Self-hostable means an operator gets everything needed to bring a single-tenant index up in one repo: the Playwright crawler, the on-page extractor, the GEO scorer (which runs LLM-style queries across OPENAI_CHATGPT, ANTHROPIC_CLAUDE, PERPLEXITY, GOOGLE_GEMINI and scores presence in their generated answers), the index, the API, and the operator console. Single-tenant is a deliberate constraint, not a limitation.

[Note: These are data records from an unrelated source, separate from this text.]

$ cat src/u8vhe_back.sv
`timescale 1ns / 1ps
// ----------------------------------------------------------------------------
// UTF-8 validator back end
// Walks each command one output byte per cycle while the output is free and
// expands escapes to a backslash and two hex digits, counts them, saturating.
// ----------------------------------------------------------------------------
module u8vhe_back import u8vhe_pkg::*; (
	input  logic        clk,
	input  logic        arst_n,
	input  logic        head_valid,
	input  cmd_t        head_cmd,
	output logic        cmd_pop,
	output logic        empty,
	input  logic        pop,
	output logic [7:0]  out_byte,
	output logic        is_escape,
	output logic [31:0] escape_count,
	output logic        last
);

	logic [1:0]  unit_q;
	logic [1:0]  ph_q;
	logic [31:0] cnt_q;
	logic        ov_q;
	logic [7:0]  byte_q;
	logic        esc_q;
	logic [31:0] ecnt_q;
	logic        last_q;

	logic        adv;
	logic [7:0]  cur_byte;
	logic        cur_esc;
	logic        unit_done;
	logic        final_res;
	logic [7:0]  res_byte;
	logic [31:0] cnt_d;

	assign adv       = head_valid && (!ov_q || pop);
	assign cur_byte  = head_cmd.bytes[unit_q];
	assign cur_esc   = head_cmd.esc[unit_q];
	assign unit_done = !cur_esc || (ph_q == PH_LO);
	assign final_res = unit_done && (({1'b0, unit_q} + 3'd1) == head_cmd.n);
	assign cmd_pop   = adv && final_res;

	// Byte for the current phase of the current unit.
	always_comb begin
		res_byte = cur_byte;
		if (cur_esc) begin
			unique case (ph_q)
				PH_BSL: res_byte = BACKSLASH;
				PH_HI:  res_byte = hex_digit(cur_byte[7:4]);
				PH_LO:  res_byte = hex_digit(cur_byte[3:0] & NIBBLE_MASK);
				default: res_byte = BACKSLASH;
			endcase
		end
	end

	// The count steps once per escape, on its backslash, and saturates.
	always_comb begin
		cnt_d = cnt_q;
		if (cur_esc && (ph_q == PH_BSL) && (cnt_q != '1)) begin
			cnt_d = cnt_q + 32'd1;
		end
	end

	// Sequencing through units and escape phases.
	always_ff @(posedge clk or negedge arst_n) begin
		if (!arst_n) begin
			unit_q <= 2'd0;
			ph_q   <= PH_BSL;
			cnt_q  <= '0;
			ov_q   <= 1'b0;
		end else begin
			if (adv) begin
				cnt_q <= cnt_d;
				if (final_res) begin
					unit_q <= 2'd0;
					ph_q   <= PH_BSL;
				end else if (unit_done) begin
					unit_q <= unit_q + 2'd1;
					ph_q   <= PH_BSL;
				end else begin
					ph_q <= ph_q + 2'd1;
				end
			end
			if (adv) begin
				ov_q <= 1'b1;
			end else if (pop) begin
				ov_q <= 1'b0;
			end
		end
	end

	// Output register payload.
	always_ff @(posedge clk) begin
		if (adv) begin
			byte_q <= res_byte;
			esc_q  <= cur_esc;
			ecnt_q <= cnt_d;
			last_q <= final_res;
		end
	end

	assign empty        = !ov_q;
	assign out_byte     = byte_q;
	assign is_escape    = esc_q;
	assign escape_count = ecnt_q;
	assign last         = last_q;

endmodule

Per-tenant boundaries are a known source of cross-tenant data leakage and noisy-neighbor throttle collisions in hosted SEO/GEO platforms; the AGPL self-host alternative is to make the operator own their boundary, which is structurally simpler and auditably yours.

VIRoadmap

The shape ahead: more LLM targets pinned to specific snapshot dates (so a GEO score is reproducible against an exact model version, not a moving target like ‘the latest Claude’), expansion of the crawl schedulers to honor robots.txt + per-host Crawl-Delay caps without operator hand-holding, and a small import path for existing Ahrefs / SEMrush keyword exports so operators can backfill rather than re-crawl from scratch. None of this is shippable yet — the scoring rubric is the first thing that needs to be settled, because the rubric determines what every other piece in the pipeline is being asked to optimize for. Ship a wrong rubric and every score in the system carries the same wrong shape.